She is the biological mother of Yūma Kohinata. She is a teacher in the magical section. She was forced to entrust her son, Yuma, to her close friend, Otoha, because of many tragic things that had happened. She erased Yuma's memory of her before going separate ways. She revealed the whole story to Haruhi and Anri of what had happened in the past.

==Development and release==
Happiness! is the sixth title developed by the visual novel developer Windmill. The project's planning was headed by Kocha and Chatora, who also served as the director. The scenario was written by four people: Chatora, Celery, Kei Watanabe and Ayaka.

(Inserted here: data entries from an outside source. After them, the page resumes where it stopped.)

File: src/rtl/sdram_arbiter.sv
// -----------------------------------------------------------------------------
// sdram_arbiter
// Two-master (CPU, DMA) Wishbone arbiter in front of a single SDRAM slave.
// Round-robin on simultaneous requests from IDLE, one-cycle grant latency,
// forced re-arbitration after BURST_MAX acks when the other master waits.
// Optional feature macro: SDRAM_ARB_TIMEOUT_EN -- enables a stall watchdog
// (sdram_arb_timer) that aborts a grant after TIMEOUT_CYCLES un-acked strobe
// cycles and pulses the owner's err_o. Without it, err outputs are tied 0.
// Ports:
//   clk, rst                      clock, async active-low reset
//   cpu_{stb,cyc,we,sel,dat,adr}_i CPU Wishbone request
//   cpu_{ack,dat,err}_o           CPU ack / read data / timeout error
//   dma_*                         same set for the DMA master
//   srm_{stb,cyc,we,sel,dat,adr}_o SDRAM slave request (from current owner)
//   srm_{ack,dat}_i               SDRAM ack / read data
//   grant_o                       one-hot owner: 01 CPU, 10 DMA, 00 idle
// -----------------------------------------------------------------------------
module sdram_arbiter
  import sdram_arb_pkg::*;
#(
  parameter int BURST_MAX      = 8,
  parameter int TIMEOUT_CYCLES = 64
) (
  input  logic        clk,
  input  logic        rst,
  input  logic        cpu_stb_i,
  input  logic        cpu_cyc_i,
  input  logic        cpu_we_i,
  input  logic [3:0]  cpu_sel_i,
  input  logic [31:0] cpu_dat_i,
  input  logic [31:0] cpu_adr_i,
  output logic        cpu_ack_o,
  output logic [31:0] cpu_dat_o,
  output logic        cpu_err_o,
  input  logic        dma_stb_i,
  input  logic        dma_cyc_i,
  input  logic        dma_we_i,
  input  logic [3:0]  dma_sel_i,
  input  logic [31:0] dma_dat_i,
  input  logic [31:0] dma_adr_i,
  output logic        dma_ack_o,
  output logic [31:0] dma_dat_o,
  output logic        dma_err_o,
  output logic        srm_stb_o,
  output logic        srm_cyc_o,
  output logic        srm_we_o,
  output logic [3:0]  srm_sel_o,
  output logic [31:0] srm_dat_o,
  output logic [31:0] srm_adr_o,
  input  logic        srm_ack_i,
  input  logic [31:0] srm_dat_i,
  output logic [1:0]  grant_o
);

  // Elaboration-time guards on the parameter ranges.
  if ((BURST_MAX < 1) || (BURST_MAX > 255)) begin : g_burst_max_range
    $error("sdram_arbiter: BURST_MAX must be within 1..255");
  end
  if (TIMEOUT_CYCLES < 1) begin : g_timeout_range
    $error("sdram_arbiter: TIMEOUT_CYCLES must be at least 1");
  end

  localparam logic [BURST_CNT_W-1:0] BURST_LIMIT = BURST_CNT_W'(BURST_MAX);
  localparam logic [BURST_CNT_W-1:0] BURST_ONE   = BURST_CNT_W'(1);

  arb_state_e             state_r;
  arb_state_e             state_next_s;
  owner_e                 last_owner_r;
  owner_e                 last_owner_next_s;
  logic [BURST_CNT_W-1:0] burst_cnt_r;
  logic [BURST_CNT_W-1:0] burst_cnt_next_s;
  logic                   cpu_req_s;
  logic                   dma_req_s;
  logic                   burst_done_s;
  logic                   timeout_hit_s;

  assign cpu_req_s = cpu_cyc_i & cpu_stb_i;
  assign dma_req_s = dma_cyc_i & dma_stb_i;

  // This ack completes the burst allowance; the count wraps to zero here.
  assign burst_done_s = srm_ack_i && ((burst_cnt_r + BURST_ONE) == BURST_LIMIT);

  // Next-state selection: round-robin from IDLE, release/abort/burst hand-off
  // from a grant state. A timed-out owner counts as having released the bus.
  always_comb begin
    state_next_s = state_r;
    case (state_r)
      ST_IDLE: begin
        if (cpu_req_s && dma_req_s) begin
          state_next_s = (last_owner_r == OWN_DMA) ? ST_GNT_CPU : ST_GNT_DMA;
        end else if (cpu_req_s) begin
          state_next_s = ST_GNT_CPU;
        end else if (dma_req_s) begin
          state_next_s = ST_GNT_DMA;
        end else begin
          state_next_s = ST_IDLE;
        end
      end
      ST_GNT_CPU: begin
        if (!cpu_cyc_i || timeout_hit_s) begin
          state_next_s = dma_req_s ? ST_GNT_DMA : ST_IDLE;
        end else if (burst_done_s && dma_req_s) begin
          state_next_s = ST_GNT_DMA;
        end else begin
          state_next_s = ST_GNT_CPU;
        end
      end
      ST_GNT_DMA: begin
        if (!dma_cyc_i || timeout_hit_s) begin
          state_next_s = cpu_req_s ? ST_GNT_CPU : ST_IDLE;
        end else if (burst_done_s && cpu_req_s) begin
          state_next_s = ST_GNT_CPU;
        end else begin
          state_next_s = ST_GNT_DMA;
        end
      end
      default: begin
        state_next_s = ST_IDLE;
      end
    endcase
  end

  // Burst counter and round-robin history follow the chosen next state.
  always_comb begin
    burst_cnt_next_s  = burst_cnt_r;
    last_owner_next_s = last_owner_r;
    if (state_next_s != state_r) begin
      burst_cnt_next_s = {BURST_CNT_W{1'b0}};
      if (state_next_s == ST_GNT_CPU) begin
        last_owner_next_s = OWN_CPU;
      end else if (state_next_s == ST_GNT_DMA) begin
        last_owner_next_s = OWN_DMA;
      end else begin
        last_owner_next_s = last_owner_r;
      end
    end else if ((state_r != ST_IDLE) && srm_ack_i) begin
      // Reaching the limit with nobody waiting keeps the grant, restarts count.
      burst_cnt_next_s = burst_done_s ? {BURST_CNT_W{1'b0}} : (burst_cnt_r + BURST_ONE);
    end else begin
      burst_cnt_next_s = burst_cnt_r;
    end
  end

  // Arbiter state, burst count and last owner registers.
  always_ff @(posedge clk or negedge rst) begin
    if (!rst) begin
      state_r      <= ST_IDLE;
      last_owner_r <= OWN_DMA;
      burst_cnt_r  <= {BURST_CNT_W{1'b0}};
    end else begin
      state_r      <= state_next_s;
      last_owner_r <= last_owner_next_s;
      burst_cnt_r  <= burst_cnt_next_s;
    end
  end

  // Slave request mux and ack/data return, steered by the registered owner
  // only, so the non-owner never reaches the slave nor sees an ack.
  always_comb begin
    srm_stb_o = 1'b0;
    srm_cyc_o = 1'b0;
    srm_we_o  = 1'b0;
    srm_sel_o = 4'h0;
    srm_dat_o = 32'h0000_0000;
    srm_adr_o = 32'h0000_0000;
    cpu_ack_o = 1'b0;
    cpu_dat_o = 32'h0000_0000;
    dma_ack_o = 1'b0;
    dma_dat_o = 32'h0000_0000;
    case (state_r)
      ST_GNT_CPU: begin
        srm_stb_o = cpu_stb_i;
        srm_cyc_o = cpu_cyc_i;
        srm_we_o  = cpu_we_i;
        srm_sel_o = cpu_sel_i;
        srm_dat_o = cpu_dat_i;
        srm_adr_o = cpu_adr_i;
        cpu_ack_o = srm_ack_i;
        cpu_dat_o = srm_dat_i;
      end
      ST_GNT_DMA: begin
        srm_stb_o = dma_stb_i;
        srm_cyc_o = dma_cyc_i;
        srm_we_o  = dma_we_i;
        srm_sel_o = dma_sel_i;
        srm_dat_o = dma_dat_i;
        srm_adr_o = dma_adr_i;
        dma_ack_o = srm_ack_i;
        dma_dat_o = srm_dat_i;
      end
      default: begin
        srm_stb_o = 1'b0;
      end
    endcase
  end

  assign grant_o = grant_of(state_r);

`ifdef SDRAM_ARB_TIMEOUT_EN
  logic owner_stb_s;
  logic tmr_stall_s;
  logic tmr_clear_s;

  // Watchdog inputs: stall only while the owner strobes un-acked; restart on
  // any ack, any grant change, or while idle.
  always_comb begin
    owner_stb_s = 1'b0;
    case (state_r)
      ST_GNT_CPU: owner_stb_s = cpu_stb_i;
      ST_GNT_DMA: owner_stb_s = dma_stb_i;
      default:    owner_stb_s = 1'b0;
    endcase
    tmr_stall_s = owner_stb_s & ~srm_ack_i;
    tmr_clear_s = srm_ack_i | (state_next_s != state_r) | (state_r == ST_IDLE);
  end

  sdram_arb_timer #(
    .TIMEOUT_CYCLES (TIMEOUT_CYCLES)
  ) u_timer (
    .clk    (clk),
    .rst    (rst),
    .stall  (tmr_stall_s),
    .clear  (tmr_clear_s),
    .expire (timeout_hit_s)
  );

  // Error pulse goes to whoever owned the bus when the watchdog fired.
  assign cpu_err_o = timeout_hit_s & (state_r == ST_GNT_CPU);
  assign dma_err_o = timeout_hit_s & (state_r == ST_GNT_DMA);
`else
  assign timeout_hit_s = 1'b0;
  assign cpu_err_o     = 1'b0;
  assign dma_err_o     = 1'b0;
`endif

endmodule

The art director and character design was provided by Kocha, and the super deformed illustrations were done by Yui Haga. The music in the game was composed by members of Elements Garden and OdiakeS under the name Ecnemuse.

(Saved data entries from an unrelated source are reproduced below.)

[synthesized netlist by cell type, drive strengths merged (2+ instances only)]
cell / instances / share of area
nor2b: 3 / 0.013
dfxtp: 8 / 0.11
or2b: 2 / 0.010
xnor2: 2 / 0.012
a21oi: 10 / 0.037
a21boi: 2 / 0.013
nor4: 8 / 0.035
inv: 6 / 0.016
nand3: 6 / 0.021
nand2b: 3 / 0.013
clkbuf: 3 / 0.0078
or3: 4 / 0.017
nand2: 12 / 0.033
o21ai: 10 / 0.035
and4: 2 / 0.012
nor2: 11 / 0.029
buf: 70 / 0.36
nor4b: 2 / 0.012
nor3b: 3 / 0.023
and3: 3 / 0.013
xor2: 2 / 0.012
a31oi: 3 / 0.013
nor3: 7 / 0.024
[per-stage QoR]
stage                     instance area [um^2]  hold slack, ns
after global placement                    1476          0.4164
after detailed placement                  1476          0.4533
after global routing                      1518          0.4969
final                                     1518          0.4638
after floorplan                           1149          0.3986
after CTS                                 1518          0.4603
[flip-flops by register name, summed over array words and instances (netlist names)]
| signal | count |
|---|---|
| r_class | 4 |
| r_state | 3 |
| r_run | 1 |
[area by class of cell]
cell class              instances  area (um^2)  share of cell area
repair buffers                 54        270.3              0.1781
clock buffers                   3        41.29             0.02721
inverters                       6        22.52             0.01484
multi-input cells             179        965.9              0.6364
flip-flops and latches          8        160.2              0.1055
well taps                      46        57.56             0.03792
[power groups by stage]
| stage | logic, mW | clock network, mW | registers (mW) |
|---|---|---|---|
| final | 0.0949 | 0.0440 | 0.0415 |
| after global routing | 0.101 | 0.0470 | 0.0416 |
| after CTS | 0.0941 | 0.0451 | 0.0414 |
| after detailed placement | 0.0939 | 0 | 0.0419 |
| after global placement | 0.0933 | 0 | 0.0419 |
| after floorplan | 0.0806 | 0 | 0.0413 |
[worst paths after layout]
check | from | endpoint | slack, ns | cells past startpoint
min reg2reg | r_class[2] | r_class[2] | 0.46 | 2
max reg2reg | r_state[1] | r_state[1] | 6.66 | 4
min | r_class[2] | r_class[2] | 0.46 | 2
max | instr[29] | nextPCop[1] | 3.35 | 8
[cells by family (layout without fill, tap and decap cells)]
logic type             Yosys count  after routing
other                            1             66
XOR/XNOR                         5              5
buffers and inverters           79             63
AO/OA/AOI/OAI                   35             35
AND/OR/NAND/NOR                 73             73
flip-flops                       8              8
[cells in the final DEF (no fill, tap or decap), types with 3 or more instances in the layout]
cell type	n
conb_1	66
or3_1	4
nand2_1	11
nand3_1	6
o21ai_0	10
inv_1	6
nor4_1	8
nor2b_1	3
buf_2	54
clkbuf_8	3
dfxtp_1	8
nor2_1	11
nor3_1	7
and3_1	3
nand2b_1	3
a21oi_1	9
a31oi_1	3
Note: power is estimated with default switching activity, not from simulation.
`src/rtl/uart_rx_gen.sv`:
```
// Parametrised UART receiver: DATA_BITS data bits LSB first, optional parity, 1 or 2 stop bits.
// Optional feature macro UART_RX_MAJORITY_EN: 2-of-3 majority vote around each bit centre.
module uart_rx_gen #(
  parameter int BAUD_END    = 5208,
  parameter int DATA_BITS   = 8,
  parameter int PARITY_MODE = 0,
  parameter int STOP_BITS   = 1
) (
  input  logic                 clk,
  input  logic                 rst,
  input  logic                 rs232_rx,
  output logic [DATA_BITS-1:0] rx_data,
  output logic                 po_flag,
  output logic                 parity_err,
  output logic                 frame_err,
  output logic                 busy
);

  localparam int             MID     = BAUD_END / 2 - 1;
  localparam int             CW      = $clog2(BAUD_END);
  localparam logic [CW-1:0]  C_MID   = CW'(MID);
  localparam logic [CW-1:0]  C_END   = CW'(BAUD_END - 1);
  localparam logic [3:0]     C_DLAST = 4'(DATA_BITS - 1);
  localparam logic [3:0]     C_SLAST = 4'(STOP_BITS - 1);
  localparam logic           HAS_PAR = (PARITY_MODE != 0);
  localparam logic           ODD_PAR = (PARITY_MODE == 1);

  typedef enum logic [2:0] {
    S_IDLE   = 3'd0,
    S_START  = 3'd1,
    S_DATA   = 3'd2,
    S_PARITY = 3'd3,
    S_STOP   = 3'd4
  } state_t;

  state_t               r_state, w_state_nxt;
  logic                 r_rx_s1, r_rx_s, r_rx_d;
  logic [CW-1:0]        r_baud_cnt;
  logic [3:0]           r_bit_cnt;
  logic [DATA_BITS-1:0] r_shift;
  logic                 r_par_acc, r_frm_acc;
  logic                 w_start, w_sample, w_bit, w_done;

  // Odd parity wants an odd total count of ones over data plus parity bit.
  function automatic logic f_par_err(input logic [DATA_BITS-1:0] d, input logic p);
    return ((^d) ^ p) != ODD_PAR;
  endfunction

  assign w_start = r_rx_d & ~r_rx_s;

`ifdef UART_RX_MAJORITY_EN
  localparam logic [CW-1:0] C_MIDM1 = CW'(MID - 1);
  localparam logic [CW-1:0] C_MIDP1 = CW'(MID + 1);
  logic r_maj0, r_maj1;

  // Capture the two earlier votes; the third is the live rx_s at MID+1.
  always_ff @(posedge clk) begin
    if (rst) begin
      r_maj0 <= 1'b1;
      r_maj1 <= 1'b1;
    end else begin
      if (r_baud_cnt == C_MIDM1) r_maj0 <= r_rx_s;
      if (r_baud_cnt == C_MID)   r_maj1 <= r_rx_s;
    end
  end

  assign w_sample = (r_baud_cnt == C_MIDP1);
  assign w_bit    = (r_maj0 & r_maj1) | (r_maj0 & r_rx_s) | (r_maj1 & r_rx_s);
`else
  assign w_sample = (r_baud_cnt == C_MID);
  assign w_bit    = r_rx_s;
`endif

  // Two-stage synchroniser plus one delay stage for falling-edge detection.
  always_ff @(posedge clk) begin
    if (rst) begin
      r_rx_s1 <= 1'b1;
      r_rx_s  <= 1'b1;
      r_rx_d  <= 1'b1;
    end else begin
      r_rx_s1 <= rs232_rx;
      r_rx_s  <= r_rx_s1;
      r_rx_d  <= r_rx_s;
    end
  end

  // FSM state register.
  always_ff @(posedge clk) begin
    if (rst) r_state <= S_IDLE;
    else     r_state <= w_state_nxt;
  end

  // FSM next-state and frame-complete strobe.
  always_comb begin
    w_state_nxt = r_state;
    w_done      = 1'b0;
    case (r_state)
      S_IDLE: begin
        if (w_start) w_state_nxt = S_START;
        else         w_state_nxt = S_IDLE;
      end
      S_START: begin
        if (w_sample) begin
          if (w_bit) w_state_nxt = S_IDLE;
          else       w_state_nxt = S_DATA;
        end else begin
          w_state_nxt = S_START;
        end
      end
      S_DATA: begin
        if (w_sample && (r_bit_cnt == C_DLAST)) w_state_nxt = HAS_PAR ? S_PARITY : S_STOP;
        else                                    w_state_nxt = S_DATA;
      end
      S_PARITY: begin
        if (w_sample) w_state_nxt = S_STOP;
        else          w_state_nxt = S_PARITY;
      end
      S_STOP: begin
        if (w_sample && (r_bit_cnt == C_SLAST)) begin
          w_state_nxt = S_IDLE;
          w_done      = 1'b1;
        end else begin
          w_state_nxt = S_STOP;
        end
      end
      default: w_state_nxt = S_IDLE;
    endcase
  end

  // Baud counter: held at zero outside a frame, wraps once per bit.
  always_ff @(posedge clk) begin
    if (rst || (r_state == S_IDLE) || (w_state_nxt == S_IDLE)) r_baud_cnt <= {CW{1'b0}};
    else if (r_baud_cnt == C_END)                               r_baud_cnt <= {CW{1'b0}};
    else                                                        r_baud_cnt <= r_baud_cnt + CW'(1);
  end

  // Bit counter restarts on every state change.
  always_ff @(posedge clk) begin
    if (rst || (w_state_nxt != r_state))                          r_bit_cnt <= 4'd0;
    else if (w_sample && ((r_state == S_DATA) || (r_state == S_STOP))) r_bit_cnt <= r_bit_cnt + 4'd1;
    else                                                          r_bit_cnt <= r_bit_cnt;
  end

  // Shift register and per-frame error accumulators.
  always_ff @(posedge clk) begin
    if (rst) begin
      r_shift   <= {DATA_BITS{1'b0}};
      r_par_acc <= 1'b0;
      r_frm_acc <= 1'b0;
    end else if ((r_state == S_IDLE) && w_start) begin
      r_par_acc <= 1'b0;
      r_frm_acc <= 1'b0;
    end else if (w_sample) begin
      case (r_state)
        S_DATA:   r_shift   <= {w_bit, r_shift[DATA_BITS-1:1]};
        S_PARITY: r_par_acc <= f_par_err(r_shift, w_bit);
        S_STOP:   r_frm_acc <= r_frm_acc | ~w_bit;
        default:  r_shift   <= r_shift;
      endcase
    end
  end

  // Registered outputs; word and error flags change only with po_flag.
  always_ff @(posedge clk) begin
    if (rst) begin
      rx_data    <= {DATA_BITS{1'b0}};
      parity_err <= 1'b0;
      frame_err  <= 1'b0;
      po_flag    <= 1'b0;
      busy       <= 1'b0;
    end else begin
      po_flag <= w_done;
      busy    <= (w_state_nxt != S_IDLE);
      if (w_done) begin
        rx_data    <= r_shift;
        parity_err <= r_par_acc;
        frame_err  <= r_frm_acc | ~w_bit;
      end
    end
  end

endmodule

```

Happiness! was released in Japan on October 21, 2005, as a limited-edition version, playable only on Windows PCs as a DVD; the regular edition was released on November 18, 2005. The limited edition came bundled with an illustration booklet and the game's original soundtrack. A fan disc titled Happiness! Re:Lucks was released on July 28, 2006, as a limited-edition version playable on a Windows PC as a DVD; the regular edition was released on September 15, 2006. Developed by Windmill's sister brand Windmill Oasis, the staff for Re:Lucks was largely the same as the original game, except for the scenario staff, which was divided between Chatora, Celery, Eiji Takashima, Hare Kitagawa and Kei Hozumi. Happiness! was ported to the PlayStation 2 by Marvelous Interactive under the title Happiness! De:Luxe on January 25, 2007.

==Adaptations==

===Novels===
Harvest published seven novels based on Happiness! from April 2006 to July 2008. The first two were written by Nikaidō Kageyama, the next four were written by Satoshi Mikado, and the last was written by Mutsuki Mizusaki.

===Manga===
A manga adaptation, illustrated by Rino Fujii, was serialized in Media Factory's Monthly Comic Alive magazine between the August 2006 and June 2007 issues. Two tankōbon volumes were released: the first on December 22, 2006, and the second on May 23, 2007.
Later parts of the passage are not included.